May 11th, 2022
May 11th, 2022
TORONTO – If elected, Andrea Horwath’s NDP will end Doug Ford’s low-wage policy, Bill 124, and show nurses the respect they deserve by fixing the massive staffing shortage affecting Ontario hospitals, and the entire health care system.
On Tuesday, during National Nursing Week, NDP candidates stood with nurses in Toronto to deliver that commitment.
“On behalf of Andrea Horwath and the NDP, we’re celebrating National Nursing Week by promising to immediately get rid of Bill 124 as soon as we get into the legislature,” said Bhutila Karpoche, the NDP candidate for Parkdale-High Park.
“Nurses and all health care workers deserve better than to be run off their feet, unable to deliver the best possible care, getting more run down and burnt out day after day. They deserve better than to be called heroes, but instead treated like they don’t deserve decent pay and good working conditions. Scrapping Bill 124 is an NDP priority — because we have to do that in order to start fixing the massive staffing crisis in our health care system. We need to retain, recruit and return health care workers with good working conditions, fair wages, and a reasonable workload.”
Doug Ford’s government passed Bill 124 in 2019, forcing the wages of all provincial employees down below inflation. The former Liberal government did the same with Bill 115, imposing contracts on all education workers. The courts have ruled that this was unconstitutional, and forced Ontario to pay a whopping $100-million penalty.

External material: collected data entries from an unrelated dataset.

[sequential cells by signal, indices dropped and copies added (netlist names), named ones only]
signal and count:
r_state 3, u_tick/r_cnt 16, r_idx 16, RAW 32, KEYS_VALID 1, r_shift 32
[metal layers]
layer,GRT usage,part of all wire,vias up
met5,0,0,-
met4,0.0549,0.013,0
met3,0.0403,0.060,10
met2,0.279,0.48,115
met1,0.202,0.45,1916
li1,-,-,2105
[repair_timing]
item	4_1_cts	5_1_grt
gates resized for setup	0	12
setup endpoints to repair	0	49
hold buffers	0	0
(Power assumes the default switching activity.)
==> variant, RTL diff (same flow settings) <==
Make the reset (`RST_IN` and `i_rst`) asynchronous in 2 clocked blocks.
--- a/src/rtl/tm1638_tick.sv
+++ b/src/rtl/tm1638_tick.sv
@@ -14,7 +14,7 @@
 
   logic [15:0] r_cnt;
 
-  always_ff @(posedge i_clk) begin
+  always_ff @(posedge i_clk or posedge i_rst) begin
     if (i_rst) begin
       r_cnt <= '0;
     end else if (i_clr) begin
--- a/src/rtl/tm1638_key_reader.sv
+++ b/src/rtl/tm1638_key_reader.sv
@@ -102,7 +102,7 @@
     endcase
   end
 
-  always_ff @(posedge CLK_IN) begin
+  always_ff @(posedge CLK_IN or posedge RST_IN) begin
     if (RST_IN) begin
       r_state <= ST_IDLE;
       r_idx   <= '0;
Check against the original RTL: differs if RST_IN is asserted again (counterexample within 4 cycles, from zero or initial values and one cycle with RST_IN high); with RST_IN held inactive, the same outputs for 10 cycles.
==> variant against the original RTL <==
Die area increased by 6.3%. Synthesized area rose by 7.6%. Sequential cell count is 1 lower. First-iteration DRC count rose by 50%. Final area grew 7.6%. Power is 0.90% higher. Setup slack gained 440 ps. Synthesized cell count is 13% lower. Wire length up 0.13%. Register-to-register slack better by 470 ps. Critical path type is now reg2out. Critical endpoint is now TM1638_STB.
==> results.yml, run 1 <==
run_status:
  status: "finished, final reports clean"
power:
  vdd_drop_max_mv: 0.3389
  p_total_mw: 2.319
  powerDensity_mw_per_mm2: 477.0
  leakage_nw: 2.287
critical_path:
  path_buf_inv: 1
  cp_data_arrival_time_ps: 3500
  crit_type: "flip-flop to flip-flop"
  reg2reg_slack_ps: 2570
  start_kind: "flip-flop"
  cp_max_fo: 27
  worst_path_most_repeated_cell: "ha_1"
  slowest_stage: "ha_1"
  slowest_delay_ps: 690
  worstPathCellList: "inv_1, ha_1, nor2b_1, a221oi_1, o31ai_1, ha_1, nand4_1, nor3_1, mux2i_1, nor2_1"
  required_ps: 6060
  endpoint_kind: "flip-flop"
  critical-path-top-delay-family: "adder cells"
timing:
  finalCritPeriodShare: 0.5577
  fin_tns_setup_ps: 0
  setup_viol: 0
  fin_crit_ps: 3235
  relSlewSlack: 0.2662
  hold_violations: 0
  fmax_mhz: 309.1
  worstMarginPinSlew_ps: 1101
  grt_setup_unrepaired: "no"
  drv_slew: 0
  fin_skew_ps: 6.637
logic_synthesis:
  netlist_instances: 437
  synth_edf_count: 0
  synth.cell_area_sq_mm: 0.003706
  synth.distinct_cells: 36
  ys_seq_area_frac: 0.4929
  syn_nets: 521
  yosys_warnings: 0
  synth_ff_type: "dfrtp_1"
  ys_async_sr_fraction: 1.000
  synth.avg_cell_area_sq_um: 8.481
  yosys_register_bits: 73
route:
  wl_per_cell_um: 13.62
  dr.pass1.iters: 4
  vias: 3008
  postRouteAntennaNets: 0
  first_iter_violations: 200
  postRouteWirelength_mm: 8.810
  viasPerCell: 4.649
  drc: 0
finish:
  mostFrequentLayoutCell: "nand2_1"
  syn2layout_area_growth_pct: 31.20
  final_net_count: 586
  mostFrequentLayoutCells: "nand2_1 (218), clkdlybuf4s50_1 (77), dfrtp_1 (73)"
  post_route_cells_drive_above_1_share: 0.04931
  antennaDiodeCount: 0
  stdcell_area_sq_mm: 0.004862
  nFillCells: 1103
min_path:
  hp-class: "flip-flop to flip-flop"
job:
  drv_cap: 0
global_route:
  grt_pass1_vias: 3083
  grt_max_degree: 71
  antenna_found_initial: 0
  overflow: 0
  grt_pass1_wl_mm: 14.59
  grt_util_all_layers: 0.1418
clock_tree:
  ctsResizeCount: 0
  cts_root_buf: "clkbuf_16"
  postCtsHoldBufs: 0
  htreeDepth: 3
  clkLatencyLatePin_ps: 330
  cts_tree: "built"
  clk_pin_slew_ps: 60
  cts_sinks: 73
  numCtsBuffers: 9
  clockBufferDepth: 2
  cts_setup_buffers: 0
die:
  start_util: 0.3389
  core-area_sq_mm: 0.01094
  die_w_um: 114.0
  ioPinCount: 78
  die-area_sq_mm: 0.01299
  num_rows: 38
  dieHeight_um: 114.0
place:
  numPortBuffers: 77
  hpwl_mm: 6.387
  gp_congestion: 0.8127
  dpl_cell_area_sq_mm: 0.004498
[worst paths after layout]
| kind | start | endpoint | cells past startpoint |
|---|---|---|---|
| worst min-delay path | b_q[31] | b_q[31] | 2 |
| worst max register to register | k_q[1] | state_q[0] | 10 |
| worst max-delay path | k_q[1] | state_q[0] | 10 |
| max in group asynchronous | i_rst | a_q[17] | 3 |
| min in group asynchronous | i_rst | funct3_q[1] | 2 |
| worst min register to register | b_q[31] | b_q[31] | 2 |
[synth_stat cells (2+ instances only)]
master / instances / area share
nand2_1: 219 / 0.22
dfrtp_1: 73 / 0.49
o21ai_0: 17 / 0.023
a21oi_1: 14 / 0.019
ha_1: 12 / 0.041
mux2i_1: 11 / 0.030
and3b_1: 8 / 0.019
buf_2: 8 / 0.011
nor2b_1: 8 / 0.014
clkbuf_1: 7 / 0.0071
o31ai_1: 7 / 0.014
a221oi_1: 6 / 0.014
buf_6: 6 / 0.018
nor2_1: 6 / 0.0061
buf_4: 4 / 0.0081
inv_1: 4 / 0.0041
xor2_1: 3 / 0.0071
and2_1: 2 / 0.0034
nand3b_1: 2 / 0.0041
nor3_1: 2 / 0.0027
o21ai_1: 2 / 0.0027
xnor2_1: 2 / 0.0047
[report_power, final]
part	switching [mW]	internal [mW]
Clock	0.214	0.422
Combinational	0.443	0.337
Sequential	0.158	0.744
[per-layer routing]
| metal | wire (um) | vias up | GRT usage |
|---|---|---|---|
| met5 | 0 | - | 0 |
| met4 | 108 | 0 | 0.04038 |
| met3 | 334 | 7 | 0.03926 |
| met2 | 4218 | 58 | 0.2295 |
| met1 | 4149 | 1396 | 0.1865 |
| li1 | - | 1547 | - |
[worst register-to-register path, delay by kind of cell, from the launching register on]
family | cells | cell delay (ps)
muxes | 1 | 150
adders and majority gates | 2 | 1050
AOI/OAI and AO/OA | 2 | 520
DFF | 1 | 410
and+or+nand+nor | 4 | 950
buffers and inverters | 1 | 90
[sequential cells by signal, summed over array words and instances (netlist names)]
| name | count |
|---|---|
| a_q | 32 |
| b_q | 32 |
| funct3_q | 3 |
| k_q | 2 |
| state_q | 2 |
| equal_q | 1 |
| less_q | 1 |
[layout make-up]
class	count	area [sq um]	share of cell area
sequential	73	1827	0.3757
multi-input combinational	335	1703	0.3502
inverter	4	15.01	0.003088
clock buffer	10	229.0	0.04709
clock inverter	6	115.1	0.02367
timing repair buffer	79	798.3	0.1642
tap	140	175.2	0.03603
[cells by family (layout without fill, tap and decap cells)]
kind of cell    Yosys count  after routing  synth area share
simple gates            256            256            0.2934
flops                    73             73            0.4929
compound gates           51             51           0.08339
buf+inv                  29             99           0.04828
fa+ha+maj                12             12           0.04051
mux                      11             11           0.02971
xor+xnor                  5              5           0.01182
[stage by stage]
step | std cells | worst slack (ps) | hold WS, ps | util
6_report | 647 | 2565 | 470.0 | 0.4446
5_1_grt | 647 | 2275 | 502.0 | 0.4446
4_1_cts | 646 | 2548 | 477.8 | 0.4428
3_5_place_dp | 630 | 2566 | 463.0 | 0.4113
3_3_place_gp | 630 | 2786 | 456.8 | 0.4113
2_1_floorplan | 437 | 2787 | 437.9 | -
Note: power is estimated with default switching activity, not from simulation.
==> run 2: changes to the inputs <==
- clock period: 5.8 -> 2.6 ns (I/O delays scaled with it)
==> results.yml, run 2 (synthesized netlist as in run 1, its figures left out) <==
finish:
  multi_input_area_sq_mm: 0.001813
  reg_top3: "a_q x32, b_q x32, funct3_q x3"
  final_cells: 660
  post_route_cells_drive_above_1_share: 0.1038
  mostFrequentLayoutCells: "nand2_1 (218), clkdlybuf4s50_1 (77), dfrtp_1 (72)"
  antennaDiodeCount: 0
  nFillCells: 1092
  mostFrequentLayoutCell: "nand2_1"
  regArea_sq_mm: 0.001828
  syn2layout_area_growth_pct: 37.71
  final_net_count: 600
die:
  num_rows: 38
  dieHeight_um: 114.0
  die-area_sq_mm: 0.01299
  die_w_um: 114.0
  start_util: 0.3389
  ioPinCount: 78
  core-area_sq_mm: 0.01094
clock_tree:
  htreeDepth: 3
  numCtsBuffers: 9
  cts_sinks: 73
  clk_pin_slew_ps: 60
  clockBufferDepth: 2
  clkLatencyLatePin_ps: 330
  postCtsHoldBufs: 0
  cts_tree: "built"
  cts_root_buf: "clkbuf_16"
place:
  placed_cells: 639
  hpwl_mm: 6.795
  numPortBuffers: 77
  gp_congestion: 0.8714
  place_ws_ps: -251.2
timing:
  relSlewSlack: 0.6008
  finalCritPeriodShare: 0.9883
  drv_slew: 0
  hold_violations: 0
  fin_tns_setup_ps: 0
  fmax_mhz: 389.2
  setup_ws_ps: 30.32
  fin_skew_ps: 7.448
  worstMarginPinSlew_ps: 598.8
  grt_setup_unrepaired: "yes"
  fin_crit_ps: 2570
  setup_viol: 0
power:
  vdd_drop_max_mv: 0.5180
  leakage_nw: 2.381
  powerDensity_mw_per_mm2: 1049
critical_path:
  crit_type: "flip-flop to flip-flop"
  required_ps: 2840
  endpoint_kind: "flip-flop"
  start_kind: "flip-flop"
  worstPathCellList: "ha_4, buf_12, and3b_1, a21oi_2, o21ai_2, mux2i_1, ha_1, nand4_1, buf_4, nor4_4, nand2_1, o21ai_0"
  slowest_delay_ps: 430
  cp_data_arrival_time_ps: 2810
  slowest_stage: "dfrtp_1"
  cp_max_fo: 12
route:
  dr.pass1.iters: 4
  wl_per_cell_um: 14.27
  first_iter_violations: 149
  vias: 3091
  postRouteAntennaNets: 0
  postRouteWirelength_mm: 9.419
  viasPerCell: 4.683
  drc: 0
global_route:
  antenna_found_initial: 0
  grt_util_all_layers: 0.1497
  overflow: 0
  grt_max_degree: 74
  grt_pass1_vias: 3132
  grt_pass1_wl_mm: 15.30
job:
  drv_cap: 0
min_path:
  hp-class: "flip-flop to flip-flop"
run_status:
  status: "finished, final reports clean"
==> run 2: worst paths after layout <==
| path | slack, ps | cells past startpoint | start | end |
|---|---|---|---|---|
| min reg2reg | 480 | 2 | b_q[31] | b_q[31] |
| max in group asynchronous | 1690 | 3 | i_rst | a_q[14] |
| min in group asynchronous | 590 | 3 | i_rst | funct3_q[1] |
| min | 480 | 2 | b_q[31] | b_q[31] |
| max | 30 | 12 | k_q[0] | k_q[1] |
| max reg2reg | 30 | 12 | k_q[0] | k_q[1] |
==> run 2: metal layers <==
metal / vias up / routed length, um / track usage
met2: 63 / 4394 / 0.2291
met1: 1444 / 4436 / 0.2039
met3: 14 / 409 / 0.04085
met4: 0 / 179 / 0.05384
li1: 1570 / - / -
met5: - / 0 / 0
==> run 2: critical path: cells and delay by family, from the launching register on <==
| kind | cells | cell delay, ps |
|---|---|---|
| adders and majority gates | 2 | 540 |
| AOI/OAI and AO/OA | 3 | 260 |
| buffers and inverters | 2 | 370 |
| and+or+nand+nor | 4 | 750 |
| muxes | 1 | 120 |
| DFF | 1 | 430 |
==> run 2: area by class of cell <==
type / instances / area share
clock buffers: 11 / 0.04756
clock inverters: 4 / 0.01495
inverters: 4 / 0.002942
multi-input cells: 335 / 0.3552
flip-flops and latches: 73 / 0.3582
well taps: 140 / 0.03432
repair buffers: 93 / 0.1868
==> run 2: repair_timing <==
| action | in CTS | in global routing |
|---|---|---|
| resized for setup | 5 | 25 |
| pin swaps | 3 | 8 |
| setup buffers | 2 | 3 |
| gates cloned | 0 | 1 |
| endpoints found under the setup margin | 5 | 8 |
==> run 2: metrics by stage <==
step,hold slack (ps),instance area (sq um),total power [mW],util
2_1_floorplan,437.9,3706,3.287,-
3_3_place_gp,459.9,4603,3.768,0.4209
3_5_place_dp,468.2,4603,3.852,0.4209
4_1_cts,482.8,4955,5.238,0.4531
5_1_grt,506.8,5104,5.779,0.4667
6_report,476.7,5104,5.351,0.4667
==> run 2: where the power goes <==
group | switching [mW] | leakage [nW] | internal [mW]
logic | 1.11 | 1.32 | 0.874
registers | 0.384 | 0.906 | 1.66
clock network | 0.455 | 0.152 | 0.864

“Throughout this pandemic, nurses and health care workers have selflessly and tirelessly cared for people, while also being forced to fight for the health care workers around them to be given proper PPE and other infection protections. Doug Ford’s Bill 124 has had a financial, physical and mental impact on nurses and health care workers. Many have already left the profession, and more are on their way out. That’s why nurses are calling for a commitment to repeal Bill 124 as a first step to fix the nursing shortage,” said Angela Preocanin, First Vice-President of the Ontario Nurses Association.